Last month, Imagine Dragons singer Dan Reynolds told PEOPLE magazine that his divorce from wife Aja Volkman has not been easy for their three young children. “I have three little girls and this year for my family has been kind of a difficult year for personal and emotional reasons,” he told PEOPLE, “and just going through that and watching the effect on my girls has been very hard for me.”

Divorce is never easy and even under the very best of circumstances, every member—including young kids—will feel the effects. Here are some ways you can help your children better cope with your divorce:

Break the News

Although challenging, both parents need to have this conversation with their children as soon as the decision to divorce has been made—and especially before they hear it from someone else. Give children information that will prepare them for upcoming changes in their lives, answer questions honestly, and make sure they know that the decision to separate is not their fault. “Most kids will feel they’re to blame even after parents have said they’re not,” says KidsHealth.org. “So, it’s vital for parents to keep giving this reassurance.”

Don’t Fight in Front of the Kids

Keep in mind that young children still have positive feelings for both parents. Seeing parents show anger towards one another can make children uncomfortable and feel as if they need to pick a side—and you never want to put your children in that kind of position. Walk away from heated discussions, speak privately with your partner about legal issues, and refrain from talking badly about the other parent—this includes when children can overhear you on the phone.

Keep a Routine

Children thrive in structured environments and although the transition through a divorce may be chaotic, keeping your kids on a regular and consistent schedule is critical. Create basic structures and tasks such as cleaning up after dinner, putting toys away, brushing teeth before bed and setting a regular bedtime. These ordinary moments throughout the day will make your child feel more at ease and secure.

Be Ready to Co-Parent

You don’t have to be best friends with your ex-spouse, but you do need to be a unified team when it comes to parenting.
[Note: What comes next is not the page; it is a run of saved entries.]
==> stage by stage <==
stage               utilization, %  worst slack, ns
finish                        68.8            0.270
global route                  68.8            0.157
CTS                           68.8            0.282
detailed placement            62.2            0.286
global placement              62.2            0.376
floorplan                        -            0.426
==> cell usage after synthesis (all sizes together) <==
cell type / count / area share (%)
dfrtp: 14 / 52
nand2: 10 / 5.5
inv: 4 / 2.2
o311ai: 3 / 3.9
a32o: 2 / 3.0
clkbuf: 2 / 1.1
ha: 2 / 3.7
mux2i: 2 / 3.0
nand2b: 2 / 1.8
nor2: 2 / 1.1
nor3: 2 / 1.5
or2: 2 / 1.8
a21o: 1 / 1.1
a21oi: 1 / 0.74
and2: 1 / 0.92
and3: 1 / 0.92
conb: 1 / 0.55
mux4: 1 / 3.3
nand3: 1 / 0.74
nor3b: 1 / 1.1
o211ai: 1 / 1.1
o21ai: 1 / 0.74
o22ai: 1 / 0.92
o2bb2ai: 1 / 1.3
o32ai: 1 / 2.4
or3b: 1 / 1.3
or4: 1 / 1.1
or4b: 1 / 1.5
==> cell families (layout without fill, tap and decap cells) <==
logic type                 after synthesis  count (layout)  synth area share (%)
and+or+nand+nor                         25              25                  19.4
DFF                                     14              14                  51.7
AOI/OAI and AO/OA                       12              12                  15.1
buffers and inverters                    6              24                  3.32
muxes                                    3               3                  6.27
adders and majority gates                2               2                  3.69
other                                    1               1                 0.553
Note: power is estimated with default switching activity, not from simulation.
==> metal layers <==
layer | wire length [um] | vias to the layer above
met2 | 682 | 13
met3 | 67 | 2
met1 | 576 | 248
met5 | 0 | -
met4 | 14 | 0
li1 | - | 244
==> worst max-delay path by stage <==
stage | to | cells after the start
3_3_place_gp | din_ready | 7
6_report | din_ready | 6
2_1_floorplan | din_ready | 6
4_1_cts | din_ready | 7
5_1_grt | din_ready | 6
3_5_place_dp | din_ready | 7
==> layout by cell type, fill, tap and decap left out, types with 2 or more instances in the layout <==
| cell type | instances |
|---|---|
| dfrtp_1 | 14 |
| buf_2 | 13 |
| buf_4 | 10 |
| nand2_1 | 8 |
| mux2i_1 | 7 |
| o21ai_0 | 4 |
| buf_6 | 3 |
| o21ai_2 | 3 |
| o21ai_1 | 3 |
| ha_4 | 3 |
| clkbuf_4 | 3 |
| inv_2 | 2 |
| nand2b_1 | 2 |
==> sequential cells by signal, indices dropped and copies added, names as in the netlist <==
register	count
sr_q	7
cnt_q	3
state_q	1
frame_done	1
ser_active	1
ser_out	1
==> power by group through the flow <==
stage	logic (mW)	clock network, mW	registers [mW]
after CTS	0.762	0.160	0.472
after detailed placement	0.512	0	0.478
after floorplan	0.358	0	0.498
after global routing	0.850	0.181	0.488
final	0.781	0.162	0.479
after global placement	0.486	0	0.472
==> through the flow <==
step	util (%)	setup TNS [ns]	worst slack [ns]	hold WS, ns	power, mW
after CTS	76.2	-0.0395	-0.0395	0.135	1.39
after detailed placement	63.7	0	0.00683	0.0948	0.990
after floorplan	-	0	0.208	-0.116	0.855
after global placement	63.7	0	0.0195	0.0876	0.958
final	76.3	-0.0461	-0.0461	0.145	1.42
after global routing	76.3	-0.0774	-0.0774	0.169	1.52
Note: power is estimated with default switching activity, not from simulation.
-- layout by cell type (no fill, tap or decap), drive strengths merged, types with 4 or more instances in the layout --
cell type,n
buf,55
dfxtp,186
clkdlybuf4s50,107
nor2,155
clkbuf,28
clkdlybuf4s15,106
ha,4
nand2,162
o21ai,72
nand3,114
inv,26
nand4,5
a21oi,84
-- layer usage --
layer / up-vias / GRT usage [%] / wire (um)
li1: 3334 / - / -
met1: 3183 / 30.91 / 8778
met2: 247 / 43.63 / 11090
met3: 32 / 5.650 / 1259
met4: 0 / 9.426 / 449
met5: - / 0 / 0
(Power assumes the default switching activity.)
[config.mk]
export PLATFORM = sky130hd
export DESIGN_NAME = psum_acc_ctrl
export DESIGN_NICKNAME = d
export VERILOG_FILES = /design/src/rtl/psum_acc_ctrl.sv
export SDC_FILE = /design/constraint.sdc
export NUM_CORES = 1
export LEC_CHECK = 0
export ABC_AREA = 1
export CORE_MARGIN = 8
export CORE_UTILIZATION = 35
export CTS_BUF_LIST = sky130_fd_sc_hd__clkbuf_8
export DETAILED_ROUTE_END_ITERATION = 16
export GPL_ROUTABILITY_DRIVEN = 0
export HOLD_SLACK_MARGIN = 0.1
export SLEW_MARGIN = 10
export SYNTH_ARGS = -nofsm -noshare
export SYNTH_HDL_FRONTEND = slang
export SYNTH_SLANG_ARGS = --single-unit
[constraint.sdc]
create_clock -name i_clk -period 8.2 [get_ports i_clk]
set_input_delay 1.64 -clock i_clk [delete_from_list [all_inputs] [get_ports i_clk]]
set_output_delay 1.64 -clock i_clk [all_outputs]
set_load 0.02 [all_outputs]
===== config.mk =====
export PLATFORM = sky130hd
export DESIGN_NAME = multicycle_ctrl
export DESIGN_NICKNAME = d
export VERILOG_FILES = /design/src/rtl/multicycle_ctrl.sv
export SDC_FILE = /design/constraint.sdc
export NUM_CORES = 1
export LEC_CHECK = 0
export CAP_MARGIN = 10
export CORE_ASPECT_RATIO = 0.75
export CORE_MARGIN = 2
export CORE_UTILIZATION = 50
export DETAILED_ROUTE_END_ITERATION = 8
export GPL_ROUTABILITY_DRIVEN = 0
export HOLD_SLACK_MARGIN = 0.02
export PLACE_DENSITY = 0.86
export SLEW_MARGIN = 20
export SYNTH_ARGS = -nofsm -noshare
export SYNTH_HDL_FRONTEND = slang
export SYNTH_SLANG_ARGS = --single-unit

===== constraint.sdc =====
create_clock -name clk -period 3.7 [get_ports clk]
set_input_delay 0.74 -clock clk [delete_from_list [all_inputs] [get_ports clk]]
set_output_delay 0.74 -clock clk [all_outputs]
set_load 0.005 [all_outputs]

===== src/rtl/multicycle_ctrl.sv =====
`default_nettype none
// ============================================================================
//  Module   : multicycle_ctrl
//  Purpose  : Control FSM for a multi-cycle MIPS datapath with one shared ALU
//             and a single memory. It steps each instruction through
//             FETCH/DECODE/EXEC/MEM/WB, issues the per-state write enables,
//             and holds the datapath selects steady for the whole instruction.
//             It also handles syscall halt/resume and keeps the cycle and
//             retired-instruction counters used for CPI measurement.
//  Ports    : clk, rst_n (async, active-low)
//             op/func       - instruction fields from the IR
//             equal         - ALU rs==rt flag, used by beq/bne in EXEC
//             syscall_halt  - $v0==10, selects halt vs display for syscall
//             go            - resume request, only looked at while halted
//             pc_write/pc_sel/ir_write/reg_write/jal_link/mem_write
//                           - datapath write enables and PC source select
//             mem_to_reg/alu_src/reg_dst/ext_op/alu_op
//                           - held datapath selects
//             sys_disp/illegal/halted      - status
//             cycle_cnt/instr_cnt          - CPI counters, wrap silently
//  Revision : 1.0  initial release
// ============================================================================
module multicycle_ctrl #(
    parameter int COUNT_W = 32
) (
    input  logic               clk,
    input  logic               rst_n,
    input  logic [5:0]         op,
    input  logic [5:0]         func,
    input  logic               equal,
    input  logic               syscall_halt,
    input  logic               go,
    output logic               pc_write,
    output logic [1:0]         pc_sel,
    output logic               ir_write,
    output logic               reg_write,
    output logic               jal_link,
    output logic               mem_write,
    output logic               mem_to_reg,
    output logic               alu_src,
    output logic               reg_dst,
    output logic [1:0]         ext_op,
    output logic [3:0]         alu_op,
    output logic               sys_disp,
    output logic               illegal,
    output logic               halted,
    output logic [COUNT_W-1:0] cycle_cnt,
    output logic [COUNT_W-1:0] instr_cnt
);

    localparam logic [2:0] c_IDLE   = 3'd0;
    localparam logic [2:0] c_FETCH  = 3'd1;
    localparam logic [2:0] c_DECODE = 3'd2;
    localparam logic [2:0] c_EXEC   = 3'd3;
    localparam logic [2:0] c_MEM    = 3'd4;
    localparam logic [2:0] c_WB     = 3'd5;
    localparam logic [2:0] c_HALT   = 3'd6;

    // Instruction classes; each class has one fixed state sequence.
    localparam logic [3:0] c_CL_RALU = 4'd0;
    localparam logic [3:0] c_CL_IALU = 4'd1;
    localparam logic [3:0] c_CL_LW   = 4'd2;
    localparam logic [3:0] c_CL_SW   = 4'd3;
    localparam logic [3:0] c_CL_BEQ  = 4'd4;
    localparam logic [3:0] c_CL_BNE  = 4'd5;
    localparam logic [3:0] c_CL_J    = 4'd6;
    localparam logic [3:0] c_CL_JAL  = 4'd7;
    localparam logic [3:0] c_CL_JR   = 4'd8;
    localparam logic [3:0] c_CL_SYS  = 4'd9;
    localparam logic [3:0] c_CL_ILL  = 4'd10;

    logic [2:0]         state_q, state_d;
    logic [COUNT_W-1:0] cycle_cnt_q, cycle_cnt_d;
    logic [COUNT_W-1:0] instr_cnt_q, instr_cnt_d;

    logic [3:0] w_cls;
    logic [3:0] w_alu_op;
    logic [1:0] w_ext_op;
    logic       w_alu_src;
    logic       w_reg_dst;
    logic       w_sel_en;
    logic       w_retire;
    logic       w_taken;

    // ------------------------------------------------------------------
    // Instruction decode. The IR does not change between DECODE and the
    // next FETCH, so these stay constant for the whole instruction.
    // ------------------------------------------------------------------
    always_comb begin
        w_cls     = c_CL_ILL;
        w_alu_op  = 4'b1101;
        w_ext_op  = 2'b00;
        w_alu_src = 1'b0;
        w_reg_dst = 1'b0;
        case (op)
            6'b000000: begin
                w_cls     = c_CL_RALU;
                w_reg_dst = 1'b1;
                case (func)
                    6'b100000, 6'b100001: w_alu_op = 4'b0101;
                    6'b100010:            w_alu_op = 4'b0110;
                    6'b100100:            w_alu_op = 4'b0111;
                    6'b100101:            w_alu_op = 4'b1000;
                    6'b100111:            w_alu_op = 4'b1010;
                    6'b101010:            w_alu_op = 4'b1011;
                    6'b101011:            w_alu_op = 4'b1100;
                    6'b000000: begin w_alu_op = 4'b0000; w_ext_op = 2'b10; w_alu_src = 1'b1; end
                    6'b000011: begin w_alu_op = 4'b0001; w_ext_op = 2'b10; w_alu_src = 1'b1; end
                    6'b000010: begin w_alu_op = 4'b0010; w_ext_op = 2'b10; w_alu_src = 1'b1; end
                    6'b001000: begin w_cls = c_CL_JR;  w_reg_dst = 1'b0; end
                    6'b001100: begin w_cls = c_CL_SYS; w_reg_dst = 1'b0; end
                    default:   begin w_cls = c_CL_ILL; w_reg_dst = 1'b0; end
                endcase
            end
            6'b001000, 6'b001001: begin w_cls = c_CL_IALU; w_alu_op = 4'b0101; w_alu_src = 1'b1; end
            6'b001100: begin w_cls = c_CL_IALU; w_alu_op = 4'b0111; w_alu_src = 1'b1; end
            6'b001101: begin w_cls = c_CL_IALU; w_alu_op = 4'b1000; w_alu_src = 1'b1; w_ext_op = 2'b01; end
            6'b001010: begin w_cls = c_CL_IALU; w_alu_op = 4'b1011; w_alu_src = 1'b1; end
            6'b100011: begin w_cls = c_CL_LW;   w_alu_op = 4'b0101; w_alu_src = 1'b1; end
            6'b101011: begin w_cls = c_CL_SW;   w_alu_op = 4'b0101; w_alu_src = 1'b1; end
            6'b000100: w_cls = c_CL_BEQ;
            6'b000101: w_cls = c_CL_BNE;
            6'b000010: w_cls = c_CL_J;
            6'b000011: w_cls = c_CL_JAL;
            default:   w_cls = c_CL_ILL;
        endcase
    end

    assign w_sel_en = (state_q == c_DECODE) || (state_q == c_EXEC) ||
                      (state_q == c_MEM)    || (state_q == c_WB);
    assign w_taken  = (w_cls == c_CL_BEQ) ? equal : !equal;

    // Last cycle of every legal instruction; the halting syscall counts too.
    assign w_retire = ((state_q == c_DECODE) &&
                       ((w_cls == c_CL_J) || (w_cls == c_CL_JAL) ||
                        (w_cls == c_CL_JR) || (w_cls == c_CL_SYS))) ||
                      ((state_q == c_EXEC) &&
                       ((w_cls == c_CL_BEQ) || (w_cls == c_CL_BNE))) ||
                      ((state_q == c_MEM) && (w_cls == c_CL_SW)) ||
                      (state_q == c_WB);

    // ------------------------------------------------------------------
    // Next state and counters
    // ------------------------------------------------------------------
    always_comb begin
        state_d = state_q;
        case (state_q)
            c_IDLE:   state_d = c_FETCH;
            c_FETCH:  state_d = c_DECODE;
            c_DECODE: begin
                case (w_cls)
                    c_CL_J, c_CL_JAL, c_CL_JR, c_CL_ILL: state_d = c_FETCH;
                    c_CL_SYS: state_d = syscall_halt ? c_HALT : c_FETCH;
                    default:  state_d = c_EXEC;
                endcase
            end
            c_EXEC: begin
                if ((w_cls == c_CL_BEQ) || (w_cls == c_CL_BNE))     state_d = c_FETCH;
                else if ((w_cls == c_CL_LW) || (w_cls == c_CL_SW)) state_d = c_MEM;
                else                                                state_d = c_WB;
            end
            c_MEM:    state_d = (w_cls == c_CL_LW) ? c_WB : c_FETCH;
            c_WB:     state_d = c_FETCH;
            c_HALT:   state_d = go ? c_FETCH : c_HALT;
            default:  state_d = c_IDLE;
        endcase

        cycle_cnt_d = cycle_cnt_q;
        if ((state_q == c_FETCH) || w_sel_en) begin
            cycle_cnt_d = cycle_cnt_q + COUNT_W'(1);
        end
        instr_cnt_d = instr_cnt_q;
        if (w_retire) begin
            instr_cnt_d = instr_cnt_q + COUNT_W'(1);
        end
    end

    always_ff @(posedge clk or negedge rst_n) begin
        if (!rst_n) begin
            state_q     <= c_IDLE;
            cycle_cnt_q <= '0;
            instr_cnt_q <= '0;
        end else begin
            state_q     <= state_d;
            cycle_cnt_q <= cycle_cnt_d;
            instr_cnt_q <= instr_cnt_d;
        end
    end

    // ------------------------------------------------------------------
    // Outputs (Moore in state, plus the held decode and the branch flag)
    // ------------------------------------------------------------------
    always_comb begin
        pc_write   = 1'b0;
        pc_sel     = 2'd0;
        ir_write   = 1'b0;
        reg_write  = 1'b0;
        jal_link   = 1'b0;
        mem_write  = 1'b0;
        sys_disp   = 1'b0;
        illegal    = 1'b0;
        halted     = 1'b0;
        alu_op     = w_sel_en ? w_alu_op  : 4'b0000;
        ext_op     = w_sel_en ? w_ext_op  : 2'b00;
        alu_src    = w_sel_en & w_alu_src;
        reg_dst    = w_sel_en & w_reg_dst;
        mem_to_reg = w_sel_en & (w_cls == c_CL_LW);
        case (state_q)
            c_FETCH: begin
                ir_write = 1'b1;
                pc_write = 1'b1;
            end
            c_DECODE: begin
                case (w_cls)
                    c_CL_J:   begin pc_write = 1'b1; pc_sel = 2'd2; end
                    c_CL_JAL: begin pc_write = 1'b1; pc_sel = 2'd2; reg_write = 1'b1; jal_link = 1'b1; end
                    c_CL_JR:  begin pc_write = 1'b1; pc_sel = 2'd3; end
                    c_CL_SYS: sys_disp = !syscall_halt;
                    c_CL_ILL: illegal  = 1'b1;
                    default:  ;
                endcase
            end
            c_EXEC: begin
                if (((w_cls == c_CL_BEQ) || (w_cls == c_CL_BNE)) && w_taken) begin
                    pc_write = 1'b1;
                    pc_sel   = 2'd1;
                end
            end
            c_MEM:   mem_write = (w_cls == c_CL_SW);
            c_WB:    reg_write = 1'b1;
            c_HALT:  halted    = 1'b1;
            default: ;
        endcase
    end

    assign cycle_cnt = cycle_cnt_q;
    assign instr_cnt = instr_cnt_q;

endmodule
`default_nettype wire


=== Word level (Yosys, flattened, before mapping) ===
Index checks and enable logic that the tools add are counted.

* Flip-flop bits (word level): 67
* Input port bits: 17
* Output and inout bits: 83
* Logic and storage cells: 113

* $add $sub $neg: 2
* Equal/unequal tests: 38
* Muxes and demuxes: 36
* Bitwise logic cells: 3
* Reduce and logical (&&, ||, !) cells: 31

{| class="wikitable"
|+ Operator list
! kind !! count
|-
| $add 32x1->32 const B || 2
|-
| $eq 6x6->1 const B || 10
|-
| $eq 6x4->1 const B || 7
|-
| $pmux 4 s10 || 1
|-
| $pmux 4 s8 || 1
|-
| $eq 6x2->1 const B || 4
|-
| $pmux 4 s5 || 1
|-
| $pmux 3 s6 || 1
|-
| $mux 1 || 17
|-
| $eq 4x3->1 const B || 4
|-
| $eq 4x4->1 const B || 3
|-
| $eq 6x3->1 const B || 2
|-
| $logic_not 6->1 || 2
|-
| $logic_or 1x1->1 || 12
|-
| $mux 3 || 4
|-
| $pmux 2 s2 || 3
|-
| $pmux 4 s3 || 1
|-
| $reduce_or 11->1 || 1
|-
| $eq 3x3->1 const B || 3
|-
| $eq 4x2->1 const B || 2
|-
| $reduce_or 4->1 || 2
|-
| $reduce_or 7->1 || 1
|-
| $eq 3x2->1 const B || 2
|-
| $pmux 3 s2 || 1
|-
| 12 further kinds || 23
|}

=== Depth between registers and ports, before layout ===
Gate-level depths: netlist (run 1).

* Depth after elaboration: 12
* Depth in mapped cells: 10
* Mapped depth without buffers: 9

=== Worst setup path after synthesis (run 1) ===
No wires, ideal clock.

* Path type: input-to-output
* Start: input port op[1]
* End: output port pc_write
* Data arrival time: 2421 ps
* Data required time: 2960 ps
* Setup slack: 539 ps
* Stages on the path: 8
* Path buffers: 2
* Path through: buf_6 -> buf_2 -> a221o_1 -> a221o_1 -> o21bai_2 -> or2_2 -> a21oi_1 -> or3b_2

* Cells in the longest elaborated chain, start to end: 8
* Elaborated cells on any way between the ends: 26
* Classes of those cells: eq/ne (16); mux (5); reduce/logical (5)

{| class="wikitable"
|+ Ends and longest elaborated chain
! element !! line !! RTL
|-
| from (decl) || 28 || <nowiki>input logic [5:0] op,</nowiki>
|-
| $eq 6x4->1 || 95 || <nowiki>case (op)</nowiki>
|-
| $reduce_or 5->1 (no line) || n/a ||
|-
| $pmux 4 s8 (*) || 95 ||
|-
| $eq 4x3->1 (on tied branches) || 131, 224 ||
|-
| $mux 1 or $logic_or 1x1->1 (tied branches) || 131, 224 ||
|-
| $logic_and 1x1->1 || 224 || <nowiki>if (((w_cls == c_CL_BEQ) || (w_cls == c_CL_BNE)) && w_taken) begin</nowiki>
|-
| $mux 1 || 224 ||
|-
| $pmux 1 s3 (*) || 208 || <nowiki>case (state_q)</nowiki>
|-
| to (decl) || 33 || <nowiki>output logic pc_write,</nowiki>
|}

Every way passes the cells marked *; elsewhere a longest branch is shown, timed or not.

=== Worst setup path in the final report (run 1) ===
* Start: input port func[1]
* End: output port jal_link

* Cells in the longest elaborated chain, start to end: 7
* Elaborated cells on any way between the ends: 19
* Classes of those cells: eq/ne (13); mux (4); reduce/logical (2)

{| class="wikitable"
|+ Ends and longest elaborated chain
! element !! line !! RTL
|-
| from (decl) || 29 || <nowiki>input logic [5:0] func,</nowiki>
|-
| $eq 6x2->1, or another cell as far along || 99 || <nowiki>case (func)</nowiki>
|-
| $reduce_or 11->1 (no line) || n/a ||
|-
| $pmux 4 s3 (*) || 99 ||
|-
| $pmux 4 s8 (*) || 95 ||
|-
| $eq 4x3->1 (*) || 214 || <nowiki>case (w_cls)</nowiki>
|-
| $mux 1 (*) || 214 ||
|-
| $mux 1 (*) || 208 ||
|-
| to (decl) || 37 || <nowiki>output logic jal_link,</nowiki>
|}

Marks and branches as above.

==> results of run 1 <==
stage by stage:
stage	util (%)	TNS (ps)	power, W	worst slack (ps)
finish	74.5	0	0.00246	94.0
global route	74.5	-16.0	0.00259	-13.7
CTS	72.2	0	0.00237	4.87
detailed placement	68.0	-1980	0.00177	-365
global placement	68.0	-1360	0.00175	-320
floorplan	-	0	0.00137	539
sequential cells by signal, indices dropped and copies added (netlist names):
register,count
instr_cnt,32
cycle_cnt,32
state_q,3
power by group through the flow:
stage          sequential (W)  clock, W  combinational (W)
6_report             0.000944  0.000608           0.000904
5_1_grt              0.000962  0.000647           0.000977
4_1_cts              0.000938  0.000612           0.000825
3_5_place_dp         0.000950         0           0.000821
3_3_place_gp         0.000944         0           0.000803
2_1_floorplan        0.000904         0           0.000469
layout make-up:
cell class                      count  share of cell area, %
Multi-Input combinational cell    308                   40.4
Sequential cell                    67                   28.7
Timing Repair Buffer              154                   24.7
Tap cell                          105                   2.25
Clock buffer                       10                   2.18
Clock inverter                      6                   1.13
Inverter                           10                  0.642
layer usage:
| layer | global-route usage [%] | up-vias |
|---|---|---|
| met1 | 36.0 | 1872 |
| met5 | 0 | - |
| met4 | 7.44 | 0 |
| met3 | 4.76 | 19 |
| met2 | 40.5 | 157 |
| li1 | - | 1745 |
path summary, 6_finish.rpt:
check                                          start                        end  slack, ps
max                                          func[1]                   jal_link         90
min                                            rst_n   instr_cnt[6]$_DFFE_PN0P_        470
max reg2reg                 instr_cnt[4]$_DFFE_PN0P_  instr_cnt[29]$_DFFE_PN0P_        890
min reg2reg                instr_cnt[31]$_DFFE_PN0P_  instr_cnt[31]$_DFFE_PN0P_        480
max in group asynchronous                      rst_n   cycle_cnt[4]$_DFFE_PN0P_       2330
min in group clk           instr_cnt[31]$_DFFE_PN0P_  instr_cnt[31]$_DFFE_PN0P_        480
timing repair:
item,4_1_cts,5_1_grt
buffers inserted,10,3
pin swaps,4,9
setup endpoints to repair,11,34
hold buffers,0,0
gates cloned,0,2
gates resized for setup,27,36
kinds of logic after synthesis:
| group | after synthesis |
|---|---|
| xor+xnor | 66 |
| mux | 4 |
| buf+inv | 30 |
| simple gates | 186 |
| flops | 67 |
| compound gates | 50 |
| fa+ha+maj | 2 |
synth_stat cells (4+ instances only):
master and number:
dfrtp_1 67, xor2_1 41, nand2_1 31, xnor2_1 25, nor2_1 24, nand3_1 22
nor3_1 17, a21oi_1 14, nand4_1 13, and3_1 11, inv_1 10, nor4_2 8
and4_1 7, o21ai_0 7, nand2b_1 6, nor2b_1 6, and2_1 5, buf_4 5
clkbuf_1 5, nor3b_1 5, nor4_1 5, buf_2 4
worst max-delay path, cell delays in order:
cell and delay [ps]:
dlygate4sd2_1 280, nor2_4 140, a21oi_2 80, or3_4 370
a31o_1 190, buf_4 130, and2_1 160, and3_1 200
buf_4 130, clkdlybuf4s50_1 430
==> metrics.md, run 1 <==
| Metric | Value |
|---|---|
| Max Clk Rate | `277 MHz` |
| Sequential cell area | `1680 um2` |
| Fin crit share | `97.5%` |
| Max-slew headroom | `30.0%` |
| Worst-Skew Late Latency | `350 ps` |
| Worst EP required | `2960 ps` |
| Area of the multi-input gates | `2360 um2` |
| Num CTS Buffers | `9` |
| Tightest Pin Transition | `1050 ps` |
| Post-synthesis mux area share | `1.09%` |
| Fillers | `543` |
| Power per cell area | `420 nW/um2` |
| Via density | `5.75` |
| Crit path max fanout | `3` |
| H-tree depth | `3` |
| Final Max Tran Viols | `0` |
| Mapped Cells | `405` |
| Clk_skew | `9.07 ps` |
| First-pass DRT Iterations | `5` |
| Seq pwr share | `38.4%` |
| Wire per inst | `17.6 um` |
| CTS tree | `done` |
| Outcome | `complete, no violations` |
| Compound-Gate Fraction of Synth Area | `9.03%` |
| Synth area leader | `dfrtp_1` |
| Total number of vias | `3793` |
| Clock sinks | `67` |
| Total gr overflow | `0` |
| Die width | `108 um` |
| Syn Nets | `424` |
| Register area share after synthesis | `41.7%` |
| Area added between synthesis and finish | `45.4%` |
| WL final | `11600 um` |
| Final min period | `3610 ps` |
| Starting DRC count in detailed routing | `272` |
| Reg2Reg Depth | `8` |
| Clk buf depth | `2` |
| Max Cap Violations | `0` |
| Critical path type | `in2out` |
| Initial Util | `51.2%` |
| Nets | `569` |
| Top routing layer in use | `met4` |
| Routed length on met3 | `687 um` |
| Synth Cell Area | `4020 um2` |
| Final std cells w/o fill | `660` |
| Int Pwr | `0.00160 W` |
| Hold WS | `467 ps` |
| I/O pin count | `100` |
| Post-Synth Simple-Gate Area | `29.2%` |
| Sw Share | `34.8%` |
| Arr. time, crit path | `2870 ps` |
| Startpoint Class | `input port` |
| Largest net degree at the start of global routing | `37` |
| Layout cells sized above 1 | `22.3%` |
| Hpwl dp | `7850 um` |
| Synth Area in Adders | `0.623%` |
| Xor and xnor area share after synthesis | `14.4%` |
| Final antenna-violating net count | `0` |
| Clock transition at path regs | `80 ps` |
| Syn_area_per_cell | `9.92 um2` |
| Vias in the first global route | `3531` |
| Tightest Hold Check Type | `in2async` |
| Share of the synthesized area in the top cell type | `41.7%` |
| Design Area, Final | `5840 um2` |
| # diodes | `0` |
| Core Area | `7850 um2` |
| Async S/R FF share, synth | `100%` |
| Pleak | `2.77 nW` |
| Area contributors post-synth | `dfrtp_1, xor2_1, xnor2_1, nand2_1, nand3_1` |
| Initial antenna violation count | `0` |
| Endpoints failing setup | `0` |
| Met2 wire length | `5640 um` |
| Die area | `8780 um2` |
| Met1 wire length | `5110 um` |
| Placed cells | `629` |
| Critical Path End Type | `output port` |
| All-layer global routing usage | `25.6%` |
| Sw power | `0.000855 W` |
| DP Area | `5340 um2` |
| EDFF count, synth | `0` |
| Max VDD drop | `0.418 mV` |
| Hold Vio Cnt, Final | `0` |
| Die Y | `81.6 um` |
| # rows | `28` |
| Yosys warning count | `0` |
| Synth Flop Type | `dfrtp_1` |
| Count of cell types in the netlist | `62` |
| First-pass GRT wire length | `17600 um` |
| Synth Register Bits | `67` |
| Commonest non-fill, non-tap cells in the layout | `clkdlybuf4s50_1, dfrtp_1, buf_4` |
| Part of the power in combinational logic | `36.8%` |
| Largest family of logic cells by synthesized area | `simple AND/OR/NAND/NOR gates` |
| Most common cell after layout, fill and taps aside | `clkdlybuf4s50_1` |
| CTS root buf | `clkbuf_8` |
| PortBufs | `99` |
| Residual DRC | `0` |
| Clock share of power | `24.8%` |
(Power assumes the default switching activity.)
Communicate often about schedules and rules, be civil when you are together during events and visitation exchanges, and encourage children to have a relationship with the other parent by letting them call daddy, make a picture to give to mommy and spending one-on-one time with each other.

Stay Healthy

One of the best things you can do for your children is to keep yourself healthy. “Keeping yourself as physically and emotionally healthy as possible can help combat the effects of stress, and by making sure you’re taking care of your own needs, you can ensure that you’ll be in the best possible shape to care of your kids,” adds KidsHealth.org.

There are so many challenges you face when going through a divorce and, as Dan Reynolds mentioned, watching the effect on your children is one of the biggest emotional challenges of them all. Be intentional about helping your children cope during this difficult time for your family—it will make a big difference now and as they get older.